In the first year of our online customer community at Commvault, we experienced some ‘aha’ moments in customer engagement. Those insights led us to focus on what was working well and resulted in a Best Emerging Advocate Program (BAMMIE) award from Influitive. We used their technology to gamify and scale our online customer community, Commvault Connections.
Top 5 Customer Engagement Strategies that Proved Successful
- ‘Keep it real’ is essential to developing a community that feels authentic and valuable to the customer. We wanted to develop a tone of voice within the community that reflected the new Commvault brand. The development of our community preceded a rebrand within our organization. We were ahead of the curve by communicating with our customer base in a way that was accessible, exciting, and real.
- Personas – make your company more than a company. Introduce higher-level personas in an accessible way, such as C-suite, VP of Customer Success, and Product Management to your customers in your online community. You can do this by using photos, connecting and following social media handles, and moderating a community Discussion, like an Ask Me Anything approach.

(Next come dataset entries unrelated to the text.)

==> src/rtl/mem_arb_pkg.sv <==
// mem_arb_pkg: shared state encoding, port indices and AXI response codes for mem_arbiter2
package mem_arb_pkg;
  typedef enum logic [2:0] {IDLE, RD_ADDR, RD_DATA, WR_ADDR, WR_RESP} state_t;
  localparam int PORT_IF = 0;
  localparam int PORT_LSU = 1;
  localparam logic [1:0] OKAY = 2'b00;
  localparam logic [1:0] SLVERR = 2'b10;
endpackage

==> src/rtl/rr_arb2.sv <==
// rr_arb2: two-way picker; round-robin on a tie when RR=1, port 0 priority otherwise
module rr_arb2 #(
  parameter bit RR = 1'b1
) (
  input  logic [1:0] req,
  input  logic       last,
  input  logic       en,
  output logic [1:0] gnt,
  output logic       gnt_idx
);
  always_comb begin
    gnt_idx = (req == 2'b10) | ((req == 2'b11) & RR & !last);
    gnt = (en & |req) ? (gnt_idx ? 2'b10 : 2'b01) : 2'b00;
  end
endmodule

==> src/rtl/mem_arbiter2.sv <==
// mem_arbiter2: shares one AXI4-Lite slave between fetch (port 0) and LSU (port 1),
// one transaction outstanding, read beats write within a port
module mem_arbiter2
  import mem_arb_pkg::*;
#(
  parameter int ADDR_W = 32,
  parameter int DATA_W = 32,
  parameter bit RR     = 1'b1
) (
  input  logic                    clk,
  input  logic                    rstn,
  input  logic [2*ADDR_W-1:0]     s_araddr,
  input  logic [1:0]              s_arvalid,
  output logic [1:0]              s_arready,
  output logic [2*DATA_W-1:0]     s_rdata,
  output logic [3:0]              s_rresp,
  output logic [1:0]              s_rvalid,
  input  logic [1:0]              s_rready,
  input  logic [2*ADDR_W-1:0]     s_awaddr,
  input  logic [1:0]              s_awvalid,
  output logic [1:0]              s_awready,
  input  logic [2*DATA_W-1:0]     s_wdata,
  input  logic [2*DATA_W/8-1:0]   s_wstrb,
  input  logic [1:0]              s_wvalid,
  output logic [1:0]              s_wready,
  output logic [3:0]              s_bresp,
  output logic [1:0]              s_bvalid,
  input  logic [1:0]              s_bready,
  output logic [ADDR_W-1:0]       m_araddr,
  output logic                    m_arvalid,
  input  logic                    m_arready,
  input  logic [DATA_W-1:0]       m_rdata,
  input  logic [1:0]              m_rresp,
  input  logic                    m_rvalid,
  output logic                    m_rready,
  output logic [ADDR_W-1:0]       m_awaddr,
  output logic                    m_awvalid,
  input  logic                    m_awready,
  output logic [DATA_W-1:0]       m_wdata,
  output logic [DATA_W/8-1:0]     m_wstrb,
  output logic                    m_wvalid,
  input  logic                    m_wready,
  input  logic [1:0]              m_bresp,
  input  logic                    m_bvalid,
  output logic                    m_bready,
  output logic [2:0]              m_arprot,
  output logic [2:0]              m_awprot
);
  state_t state, state_n;
  logic g, rr_last, aw_done, w_done, win, rd_sel, rd, wr, aw_hs, w_hs;
  logic [1:0] req, gnt, sel;
  logic [ADDR_W-1:0] addr;
  logic [DATA_W-1:0] wdata;
  logic [DATA_W/8-1:0] wstrb;
  assign req = s_arvalid | (s_awvalid & s_wvalid);
  // rstn gates the grant so no ready can leak out while reset is held
  rr_arb2 #(.RR(RR)) u_arb (
    .req(req), .last(rr_last), .en((state == IDLE) & rstn), .gnt(gnt), .gnt_idx(win)
  );
  always_comb begin
    rd_sel = s_arvalid[win];
    sel = g ? 2'b10 : 2'b01;
    rd = state == RD_DATA;
    wr = state == WR_RESP;
    aw_hs = m_awvalid & m_awready;
    w_hs = m_wvalid & m_wready;
    s_arready = gnt & {2{rd_sel}};
    s_awready = gnt & {2{!rd_sel}};
    s_wready = gnt & {2{!rd_sel}};
    m_arvalid = state == RD_ADDR;
    m_awvalid = (state == WR_ADDR) & !aw_done;
    m_wvalid = (state == WR_ADDR) & !w_done;
    m_araddr = addr;
    m_awaddr = addr;
    m_wdata = wdata;
    m_wstrb = wstrb;
    s_rvalid = sel & {2{rd & m_rvalid}};
    s_rdata = {2{m_rdata}} & {{DATA_W{sel[1] & rd}}, {DATA_W{sel[0] & rd}}};
    s_rresp = {2{m_rresp}} & {{2{sel[1] & rd}}, {2{sel[0] & rd}}};
    m_rready = rd & s_rready[g];
    s_bvalid = sel & {2{wr & m_bvalid}};
    s_bresp = {2{m_bresp}} & {{2{sel[1] & wr}}, {2{sel[0] & wr}}};
    m_bready = wr & s_bready[g];
    m_arprot = 3'b000;
    m_awprot = 3'b000;
  end
  always_comb begin
    state_n = state;
    case (state)
      IDLE:    if (|gnt) state_n = rd_sel ? RD_ADDR : WR_ADDR;
      RD_ADDR: if (m_arready) state_n = RD_DATA;
      RD_DATA: if (m_rvalid & s_rready[g]) state_n = IDLE;
      WR_ADDR: if ((aw_done | aw_hs) & (w_done | w_hs)) state_n = WR_RESP;
      WR_RESP: if (m_bvalid & s_bready[g]) state_n = IDLE;
      default: state_n = IDLE;
    endcase
  end
  always_ff @(posedge clk or negedge rstn) begin
    if (!rstn) begin
      state <= IDLE;
      g <= 1'b0;
      rr_last <= 1'b1;
      aw_done <= 1'b0;
      w_done <= 1'b0;
      addr <= '0;
      wdata <= '0;
      wstrb <= '0;
    end else begin
      state <= state_n;
      aw_done <= (state == WR_ADDR) & (state_n == WR_ADDR) & (aw_done | aw_hs);
      w_done <= (state == WR_ADDR) & (state_n == WR_ADDR) & (w_done | w_hs);
      if (|gnt) begin
        g <= win;
        rr_last <= win;
        addr <= rd_sel ? (win ? s_araddr[2*ADDR_W-1:ADDR_W] : s_araddr[ADDR_W-1:0])
                       : (win ? s_awaddr[2*ADDR_W-1:ADDR_W] : s_awaddr[ADDR_W-1:0]);
        wdata <= win ? s_wdata[2*DATA_W-1:DATA_W] : s_wdata[DATA_W-1:0];
        wstrb <= win ? s_wstrb[2*DATA_W/8-1:DATA_W/8] : s_wstrb[DATA_W/8-1:0];
      end
    end
  end
endmodule
==> config.mk <==
export PLATFORM = sky130hd
export DESIGN_NAME = mem_arbiter2
export DESIGN_NICKNAME = d
export VERILOG_FILES = /design/src/rtl/mem_arb_pkg.sv /design/src/rtl/rr_arb2.sv /design/src/rtl/mem_arbiter2.sv
export SDC_FILE = /design/constraint.sdc
export NUM_CORES = 1
export LEC_CHECK = 0
export CORE_AREA = 5 5 170 172
export DETAILED_ROUTE_END_ITERATION = 16
export DIE_AREA = 0 0 175 177
export PLACE_DENSITY = 0.64
export REMOVE_ABC_BUFFERS = 1
export SLEW_MARGIN = 10
export SYNTH_ARGS = -nofsm -noshare
export SYNTH_HDL_FRONTEND = slang
export SYNTH_SLANG_ARGS = --single-unit
==> constraint.sdc <==
create_clock -name clk -period 2.1 [get_ports clk]
set_input_delay 0.315 -clock clk [delete_from_list [all_inputs] [get_ports clk]]
set_output_delay 0.315 -clock clk [all_outputs]
set_load 0.005 [all_outputs]
==> results.toml <==
[clocking]
cts.sinks = 75
cts.path.max_buffers = 2
clk_latency_ns = 0.35
cts_max_level = 3
cts_tree = "built"
clk_pin_slew_ns = 0.07
cts_root_buf = "clkbuf_16"
cts_hold_repair.buffers = 0
cts_made_buffers = 9

[die]
die_h_um = 177
die_area_um2 = 31000
rows = 61
start_util_pct = 17.7
die_w_um = 175
io_pins = 446
core_area_um2 = 27300

[detailed_routing]
drtAntennaViolNets = 0
dr.pass1.iters = 4
drc = 0
wl_per_cell_um = 19.9
routed-via-count = 5825
avgViaCountPerCell = 4.34
finalWirelength_um = 26600
first_iter_violations = 177

[logic_synthesis]
syn_avg_cell_area_um2 = 8.70
synthArstFlopShare_pct = 100
ys_warn_count = 0
synth_cells = 556
synth_cell_types = 34
synth_sequential_area_ratio_pct = 38.8
synth_area_leaders = "dfrtp_1 38%, and2_1 9.6%, mux2i_1 7.9%"
synth-main-ff-cell = "dfrtp_1"
syn_area_um2 = 4840
synth-edff-count = 0
ys_seq_elements = 75
synth_top_area_cell = "dfrtp_1"
synth_top_area_share_pct = 38.3

[timing]
tightest_slew_ns = 0.726
fin_worst_skew_ns = 0.0132
min_period_over_period_pct = 107
rsz0062_at_grt = "true"
max-slew-margin-rel_pct = 51.6
timing.final.ws_setup_ns = -0.155
setup_violations = 5
hold_viol_final = 0
hold_ws_ns = 0.0283
slew_viol_final = 0
fin_crit_ns = 2.26
timing.fmax_ghz = 0.443

[grt]
grt_max_degree = 55
antenna_found_initial = 1
grt_pass1_vias = 5994
gr-total-overflow = 0
grt_use_total_pct = 15.8
grt_pass1_wl_um = 37800

[final_layout]
area_delta_synth_final_pct = 112
finalCoreUtilization_pct = 37.6
final_cell_area_um2 = 10300
drive_above_1_share_pct = 23.8
fillers = 2779
nets = 1242
final_common_cell = "clkdlybuf4s50_1"
mostFrequentLayoutCells = "351 x clkdlybuf4s50_1, 74 x dfrtp_1, 73 x nand2_1"

[placement]
dp_slack_ns = -0.201
post_dp_cell_area_um2 = 9510
portBuffers = 439
place_congestion = 0.832
dp_hpwl_um = 19700

[critical_path]
worstPathArrival_ns = 1.94
critPathMaxFanout = 3
worstSetupPathType = "register to output pin"
required_ns = 1.78
cp-end-kind = "output pin"
start_kind = "register"

[pwr]
p_total_mw = 11.0
vdd_drop_max_v = 0.000564
leakagePower_nw = 4.49
powerDensity_nw_per_um2 = 1070

[outcome]
status = "finished with violations"
violations = "setup timing"

[worst_hold_path]
worstHoldPathType = "primary input to asynchronous set/reset pin"

[run]
cap_violations = 0
power breakdown:
part	total [mW]	leakage (nW)	internal, mW	switching (mW)
combinational	6.74	3.43	4.08	2.66
clock	1.59	0.137	0.924	0.668
sequential	2.68	0.932	2.13	0.554
total	11.0	4.49	7.13	3.88
area by class of cell:
class	instances	area (um^2)	area share, %
clock buffers	12	236	2.30
well taps	346	433	4.21
clock inverters	4	51.3	0.499
flip-flops and latches	75	1880	18.3
repair buffers	497	4980	48.4
inverters	1	3.75	0.0365
diodes	1	2.50	0.0243
multi-input cells	405	2690	26.2
flip-flops by register name (all words and copies together) (netlist names):
| name | flops |
|---|---|
| m_araddr | 32 |
| m_wdata | 32 |
| m_wstrb | 4 |
| state | 3 |
| aw_done | 1 |
| g | 1 |
| rr_last | 1 |
| w_done | 1 |
final timing paths:
path	end	cells past startpoint	slack (ns)	startpoint
worst max-delay path	s_awready[0]	4	-0.16	state[2]
worst min-delay path	m_araddr[17]	2	0.03	rstn
worst max register to register	m_araddr[31]	8	0	state[2]
worst min register to register	m_wdata[17]	2	0.48	m_wdata[17]
max in group asynchronous	m_wdata[1]	3	1.07	rstn
min in group clk	m_wdata[17]	2	0.48	m_wdata[17]
stage by stage:
step | cells | setup TNS, ns
finish | 1341 | -0.450
global route | 1341 | -2.79
CTS | 1336 | -1.59
detailed placement | 1294 | -6.59
global placement | 1294 | -5.93
floorplan | 481 | -82.64
metal layers:
layer  wire, um  share of wire (%)  track usage (%)  up-vias
li1           -                  -                -     2748
met1      11000                 41             20.0     2728
met2      12900                 49             26.9      305
met3       1970                7.4             4.14       44
met4        750                2.8             4.39        0
met5          0                  0                0        -
worst max-delay path, cell delays in order, from the launching register on:
cell     delay [ns]
dfrtp_1        0.40
buf_4          0.14
or4b_4         0.56
nor4_4         0.33
buf_2          0.18
synthesized netlist by cell type, types with 2 or more instances:
| library cell | instances |
|---|---|
| nand3_1 | 2 |
| nor3b_1 | 2 |
| and3_1 | 5 |
| buf_2 | 7 |
| o22ai_1 | 34 |
| o21ai_0 | 64 |
| and2_1 | 74 |
| o31ai_2 | 24 |
| nand2_1 | 75 |
| a21oi_1 | 3 |
| mux2i_1 | 38 |
| buf_4 | 40 |
| clkbuf_1 | 21 |
| buf_6 | 9 |
| dfrtp_1 | 74 |
| clkbuf_2 | 3 |
| o31ai_1 | 8 |
| nor2_1 | 48 |
| nand2b_1 | 2 |
| a21o_1 | 2 |
| o21ai_1 | 8 |
timing repair:
item,4_1_cts,5_1_grt
setup endpoints to repair,84,83
gates cloned,8,6
setup buffers,20,6
gates resized for setup,339,115
pin swaps,18,26
logic make-up (layout without fill, tap and decap cells):
| logic type | Yosys count | count (layout) | synth area share (%) |
|---|---|---|---|
| and+or+nand+nor | 213 | 213 | 21.3 |
| AOI/OAI and AO/OA | 148 | 148 | 20.9 |
| buffers and inverters | 81 | 514 | 11.0 |
| DFF | 75 | 75 | 38.8 |
| muxes | 38 | 38 | 7.86 |
| other | 1 | 7 | 0.0775 |
(Power assumes the default switching activity.)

- Responsiveness is key in developing honest relationships with customers in the community. This means don’t delay—respond as quickly as possible even if you don’t have an answer. It will let people in the community know that you are listening and seeing them is massive. Be timely with company news and events. We set up a Challenge (content) introducing our new CEO within moments of the world knowing. It lets our community advocates know that we are thinking of them as a primary Commvault audience.
- Get to know your audience. What is the profile of your community by title, industry, business or technical, etc.? Tailor your content to these different audiences within your community. Depending on the platform you are using, most technologies allow for specific targeting of content by user or profile. How are you rewarding your customers for the effort they are giving to engaging with their peers and your company? Next, take a pulse check every quarter or six months to ensure you are meeting the needs of your entire community.

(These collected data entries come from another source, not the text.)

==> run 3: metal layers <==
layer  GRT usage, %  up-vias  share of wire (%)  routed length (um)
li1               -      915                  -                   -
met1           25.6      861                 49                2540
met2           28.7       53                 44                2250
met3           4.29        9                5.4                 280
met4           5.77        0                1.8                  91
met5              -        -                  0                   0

- Think about the customer experience. How does your customer login into your community? Is your community integrated with other tools or systems within your organization? Are you leveraging single sign-on capability via a customer portal that your company already has established? You want to make it easy for your customer to engage with you and your company.
Engagement Tactics that Drive Results
Being relevant is everything, both in highlighting the company and product news and engaging with pop culture themes that are timely.

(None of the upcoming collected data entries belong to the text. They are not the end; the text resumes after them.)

[config.mk]
export PLATFORM = sky130hd
export DESIGN_NAME = serial_word_tx
export DESIGN_NICKNAME = d
export VERILOG_FILES = /design/src/rtl/serial_word_tx.sv
export SDC_FILE = /design/constraint.sdc
export NUM_CORES = 1
export LEC_CHECK = 0
export CORE_ASPECT_RATIO = 2
export CORE_MARGIN = 3
export CORE_UTILIZATION = 51
export CTS_BUF_LIST = sky130_fd_sc_hd__clkbuf_4 sky130_fd_sc_hd__clkbuf_8
export CTS_CLUSTER_DIAMETER = 50
export DETAILED_ROUTE_END_ITERATION = 12
export PLACE_DENSITY_LB_ADDON = 0.08
export SYNTH_ARGS = -nofsm -noshare
export SYNTH_HDL_FRONTEND = slang
export SYNTH_SLANG_ARGS = --single-unit
export TNS_END_PERCENT = 1
[constraint.sdc]
create_clock -name clk -period 4.17 [get_ports clk]
set_input_delay 0.834 -clock clk [delete_from_list [all_inputs] [get_ports clk]]
set_output_delay 0.834 -clock clk [all_outputs]
set_load 0.01 [all_outputs]
[src/rtl/serial_word_tx.sv]
// Serial word transmitter: shifts a WIDTH-bit word out on sda with a generated sck,
// triggered by a debounced active-low button or a valid/ready handshake.
//
// state | meaning
// IDLE  | waiting for trigger, tx_ready high, sck/sda low
// LOW   | sck low, current bit driven on sda
// HIGH  | sck high, sda held for the receiver to sample
// STOP  | sck/sda low for one half-period, then done pulse on return to IDLE
module serial_word_tx #(
   parameter int WIDTH     = 8,
   parameter int CLK_DIV   = 4,
   parameter int DEBOUNCE  = 16,
   parameter bit MSB_FIRST = 1'b1
) (
   input  logic             clk,
   input  logic             rst_n,
   input  logic             bbutton,
   input  logic [WIDTH-1:0] tx_data,
   input  logic             tx_valid,
   output logic             tx_ready,
   output logic             sda,
   output logic             sck,
   output logic             busy,
   output logic             done
);

   localparam int BW = (WIDTH > 1) ? $clog2(WIDTH) : 1;
   localparam int HW = (CLK_DIV > 1) ? $clog2(CLK_DIV) : 1;
   localparam int DW = $clog2(DEBOUNCE);
   localparam logic [BW-1:0] LAST_BIT  = BW'(WIDTH - 1);
   localparam logic [HW-1:0] HALF_LOAD = HW'(CLK_DIV - 1);
   localparam logic [DW-1:0] DB_LAST   = DW'(DEBOUNCE - 1);

   typedef enum logic [1:0] {
      ST_IDLE,
      ST_LOW,
      ST_HIGH,
      ST_STOP
   } state_t;

   state_t           state, state_nxt;
   logic [HW-1:0]    half_cnt, half_cnt_nxt;
   logic [BW-1:0]    bit_cnt, bit_cnt_nxt;
   logic [WIDTH-1:0] shift_reg, shift_reg_nxt;
   logic             sck_nxt, sda_nxt, done_nxt;
   logic             cur_bit;
   logic             trigger;

   logic             sync_1, sync_2;
   logic             db_level;
   logic [DW-1:0]    db_cnt;
   logic             press;

   // Synchroniser flops idle high so a released button never starts a count out of reset.
   always_ff @(posedge clk or negedge rst_n) begin
      if (!rst_n) begin
         sync_1 <= 1'b1;
         sync_2 <= 1'b1;
      end else begin
         sync_1 <= bbutton;
         sync_2 <= sync_1;
      end
   end

   always_ff @(posedge clk or negedge rst_n) begin
      if (!rst_n) begin
         db_level <= 1'b1;
         db_cnt   <= '0;
         press    <= 1'b0;
      end else begin
         press <= 1'b0;
         if (sync_2 == db_level) begin
            db_cnt <= '0;
         end else if (db_cnt == DB_LAST) begin
            db_level <= sync_2;
            db_cnt   <= '0;
            press    <= db_level & ~sync_2;
         end else begin
            db_cnt <= db_cnt + DW'(1);
         end
      end
   end

   assign tx_ready = (state == ST_IDLE);
   assign busy     = (state != ST_IDLE);
   assign trigger  = (state == ST_IDLE) && (tx_valid || press);

   always_comb begin
      state_nxt     = state;
      half_cnt_nxt  = half_cnt;
      bit_cnt_nxt   = bit_cnt;
      shift_reg_nxt = shift_reg;
      done_nxt      = 1'b0;
      case (state)
         ST_IDLE: begin
            if (trigger) begin
               shift_reg_nxt = tx_data;
               bit_cnt_nxt   = '0;
               half_cnt_nxt  = HALF_LOAD;
               state_nxt     = ST_LOW;
            end
         end
         ST_LOW: begin
            if (half_cnt == '0) begin
               half_cnt_nxt = HALF_LOAD;
               state_nxt    = ST_HIGH;
            end else begin
               half_cnt_nxt = half_cnt - HW'(1);
            end
         end
         ST_HIGH: begin
            if (half_cnt == '0) begin
               half_cnt_nxt = HALF_LOAD;
               if (bit_cnt == LAST_BIT) begin
                  state_nxt = ST_STOP;
               end else begin
                  shift_reg_nxt = MSB_FIRST ? (shift_reg << 1) : (shift_reg >> 1);
                  bit_cnt_nxt   = bit_cnt + BW'(1);
                  state_nxt     = ST_LOW;
               end
            end else begin
               half_cnt_nxt = half_cnt - HW'(1);
            end
         end
         ST_STOP: begin
            if (half_cnt == '0) begin
               state_nxt = ST_IDLE;
               done_nxt  = 1'b1;
            end else begin
               half_cnt_nxt = half_cnt - HW'(1);
            end
         end
         default: begin
            state_nxt = ST_IDLE;
         end
      endcase
   end

   // Outputs are registered from the next-state view so sda is valid in the first LOW cycle.
   always_comb begin
      cur_bit = MSB_FIRST ? shift_reg_nxt[WIDTH-1] : shift_reg_nxt[0];
      sck_nxt = (state_nxt == ST_HIGH);
      sda_nxt = ((state_nxt == ST_LOW) || (state_nxt == ST_HIGH)) ? cur_bit : 1'b0;
   end

   always_ff @(posedge clk or negedge rst_n) begin
      if (!rst_n) begin
         state     <= ST_IDLE;
         half_cnt  <= '0;
         bit_cnt   <= '0;
         shift_reg <= '0;
         sck       <= 1'b0;
         sda       <= 1'b0;
         done      <= 1'b0;
      end else begin
         state     <= state_nxt;
         half_cnt  <= half_cnt_nxt;
         bit_cnt   <= bit_cnt_nxt;
         shift_reg <= shift_reg_nxt;
         sck       <= sck_nxt;
         sda       <= sda_nxt;
         done      <= done_nxt;
      end
   end

endmodule

==> results.json <==
{
  "rr_worst_depth": 7,
  "crit_chain": "inv_1, ha_1, inv_1, clkdlybuf4s50_1",
  "vias": 951,
  "grt_overflow_total": 0,
  "avgRoutedWirePerCell_um": 15.14,
  "hold_buffers": 0,
  "syn_to_final_growth_pct": 17.07,
  "fin_nets": 162,
  "setup.worst_path.start": "state[1]",
  "die-area_mm2": 0.003465,
  "maxSlewHeadroom_pct": 26.22,
  "power_density_mw_per_mm2": 628.9,
  "cts_tree": "done",
  "grt_max_degree": 26,
  "path_clk_slew_ns": 0.09,
  "m1WireLength_um": 1013,
  "p_leak_nw": 0.7771,
  "drt_iter0_drc": 18,
  "worstSetupPathType": "reg2out",
  "r2r_end": "sda",
  "grtUsageTotal_pct": 16.64,
  "max_stage_delay_ns": 0.50,
  "yosysSeqAreaShare_pct": 46.49,
  "final_common_cell": "dfrtp_1",
  "die_w_um": 43.15,
  "endpoint_kind": "output port",
  "worst-path-stages": 4,
  "largest_register_ffs": 8,
  "worstPathRequired_ns": 3.34,
  "detail_route.vias_per_cell": 5.729,
  "finalSetupTns_ns": 0,
  "diodes": 0,
  "cts_root_buf": "clkbuf_8",
  "drv_slew": 0,
  "status": "complete, no violations",
  "r2r_start": "state[1]",
  "cap_violations": 0,
  "clk_latency_ns": 0.27,
  "synth_area_mm2": 0.001408,
  "rows": 26,
  "tightestPinTransition_ns": 1.103,
  "hold_viol": 0,
  "synth_seq_cells": 26,
  "dpl.hpwl_um": 1927,
  "drt_first_pass_iters": 4,
  "start_util_pct": 54.09,
  "netlist_instances": 122,
  "drive_gt1_share_pct": 14.49,
  "numCtsBuffers": 3,
  "synth_edf_count": 0,
  "setup_viol": 0,
  "cts.sinks": 26,
  "met3WireLength_um": 44,
  "cpMaxStageDelayCell": "clkdlybuf4s50_1",
  "portBuffers": 16,
  "drtAntennaViolNets": 0,
  "worst-path-max-fanout": 11,
  "cts_resized": 0,
  "fillCellCount": 230,
  "preCtsSetupSlack_ns": 1.603,
  "peakVddDrop_mv": 0.3520,
  "avgSynthCellArea_um2": 11.54,
  "cts_max_level": 1,
  "cp_data_arrival_time_ns": 1.87,
  "r2r_setup_slack_ns": 1.97,
  "crit_end": "busy",
  "gp_congestion": 0.7291,
  "synth_cell_types": 40,
  "cts_setup_buffers": 0,
  "antenna_found_initial": 0,
  "grt_pass1_wl_um": 4429,
  "final_cell_mix": "23 x dfrtp_1, 16 x clkdlybuf4s50_1, 13 x inv_1",
  "boundaryPins": 17,
  "drt_wl_total_um": 2514,
  "synth_nets": 145,
  "async_reset_ff_share_pct": 100.0,
  "topRoutingLayerUsed": "met4",
  "critPathTopFamily": "buffers and inverters",
  "grt_setup_unrepaired": "no",
  "routed-wl-met2_um": 1408,
  "crit_top_cell": "inv_1",
  "synth_flop_cell": "dfrtp_1",
  "die_h_um": 80.30,
  "coreArea_mm2": 0.002603,
  "critPathLaunchType": "flip-flop",
  "ys_warn_count": 0,
  "timing.critical_path.buf_inv": 3,
  "hp-class": "reg2reg",
  "cts.path.max_buffers": 2,
  "drc": 0,
  "grt_pass1_vias": 996,
  "fin_ws_ns": 1.467,
  "fin_skew_ns": 0.004123,
  "fmax_mhz": 370.0,
  "min_period_ns": 2.703,
  "fin_crit_sh_pct": 64.81
}
[cell families after synthesis]
family                     Yosys count  share of synthesized area, %
AOI/OAI and AO/OA                   30                         16.09
DFF                                 26                         46.49
and+or+nand+nor                     25                         10.76
buffers and inverters               18                         5.867
muxes                               11                         10.40
adders and majority gates           11                         9.778
xor gates and xnor gates             1                        0.6223
[final cells by class]
cell class | instances | area, µm² | share of cell area, %
multi-input combinational | 78 | 670.6 | 40.70
sequential | 26 | 654.4 | 39.71
timing repair buffer | 17 | 167.7 | 10.17
inverter | 13 | 48.80 | 2.961
clock buffer | 3 | 41.29 | 2.506
tap | 28 | 35.03 | 2.126
clock inverter | 1 | 30.03 | 1.822
[report_power, final]
part           switching [W]  leakage (nW)  total, W  internal, W
Combinational       0.000232         0.408  0.000473     0.000242
Clock              0.0000748        0.0357  0.000203     0.000128
Sequential         0.0000450         0.333  0.000360     0.000315
[cell usage after synthesis, drive strengths merged (2+ instances only)]
library cell	n	area (µm²)
buf	3	26.27
nor2b	2	12.51
a31oi	4	25.02
o21ai	3	15.01
dfrtp	23	575.6
mux2	8	116.4
inv	13	48.80
dfstp	3	78.83
ha	11	137.6
nand2	7	26.28
nor2	3	11.26
clkbuf	2	7.510
o22ai	2	12.51
nand4b	3	26.28
a21oi	5	25.02
mux2i	3	30.03
a22o	6	52.55
[worst reg2reg max path, stage by stage (launching register included)]
cell     delay [ns]
dfrtp_1        0.46
inv_1          0.11
ha_1           0.38
o21a_1         0.41
o22ai_1        0.15
a21o_1         0.21
ha_1           0.28
a31oi_1        0.13
[per-stage QoR]
step,util [%],power [W],area [µm²],std cells,hold slack (ns)
6_report,63.32,0.001036,1648,166,0.3617
5_1_grt,63.32,0.001113,1648,166,0.3684
4_1_cts,63.32,0.001050,1648,166,0.3654
3_5_place_dp,60.58,0.0008412,1577,162,0.3521
3_3_place_gp,60.58,0.0008214,1577,162,0.3490
2_1_floorplan,-,0.0007326,1408,122,0.3452
[how the worst min path moves through the flow]
stage | start | endpoint | cells past startpoint
floorplan | sync_1 | sync_2 | 0
global placement | sync_1 | sync_2 | 0
detailed placement | sync_1 | sync_2 | 0
CTS | sync_1 | sync_2 | 0
global route | sync_1 | sync_2 | 0
finish | sync_1 | sync_2 | 0
[layer usage]
metal	global-route usage [%]	up-vias
li1	-	465
met1	19.07	467
met2	30.42	13
met3	0.8969	6
met4	7.553	0
met5	0	-
(Power assumes the default switching activity.)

A massive success in our first year as a community was our Game of Thrones campaign, which drove a 55% increase in engagement in its first month and occupied 40% of the top 10 content engagement pieces. We ran this campaign for six months.
We are aware of holidays that are especially relevant to Commvault’s industry, such as World Backup Day and aware of those important to our advocates, such as International Women’s Day.
Advocates want to feel that their voices are being heard. We have seen success leveraging our community advocates for focus groups, surveys, and UX interactions with different teams within our organization. This makes advocates feel very exclusively involved in developing Commvault products and gives our company essential feedback for developing new products. We have also asked for feedback about our online customer community – what the advocates would like to see and experience.
Advocates like the spotlight. We provide our advocates with opportunities that encourage acts of advocacy and make the experience worth their while. We have developed a Spotlight Champion initiative.
Our Spotlight Champion initiative highlights a customer story that is being shared via our Commvault website. Through this initiative, we highlight a customer story and make the customer a “celebrity” in our online customer community for a month.
The tactics include socially sharing the customer story, allowing the customer to grow their own social following (with an introduction to their social media handles), and to moderate a discussion where the customer is allowed to open the conversation to areas of their own personal interest.
Challenges to Growth
With any new endeavor, you may be presented with challenges. Our experience growing Commvault Connections had a few hurdles:
- Let me sum it up by saying we needed to find our secret sauce for engagement / retention. With a gamified platform, it would be easy to establish a place for customers to blow off steam or engage in only fun activities. We needed to find the balance between fun with education, discussions, and other activities that encouraged customers to interact with each other, as well as with us.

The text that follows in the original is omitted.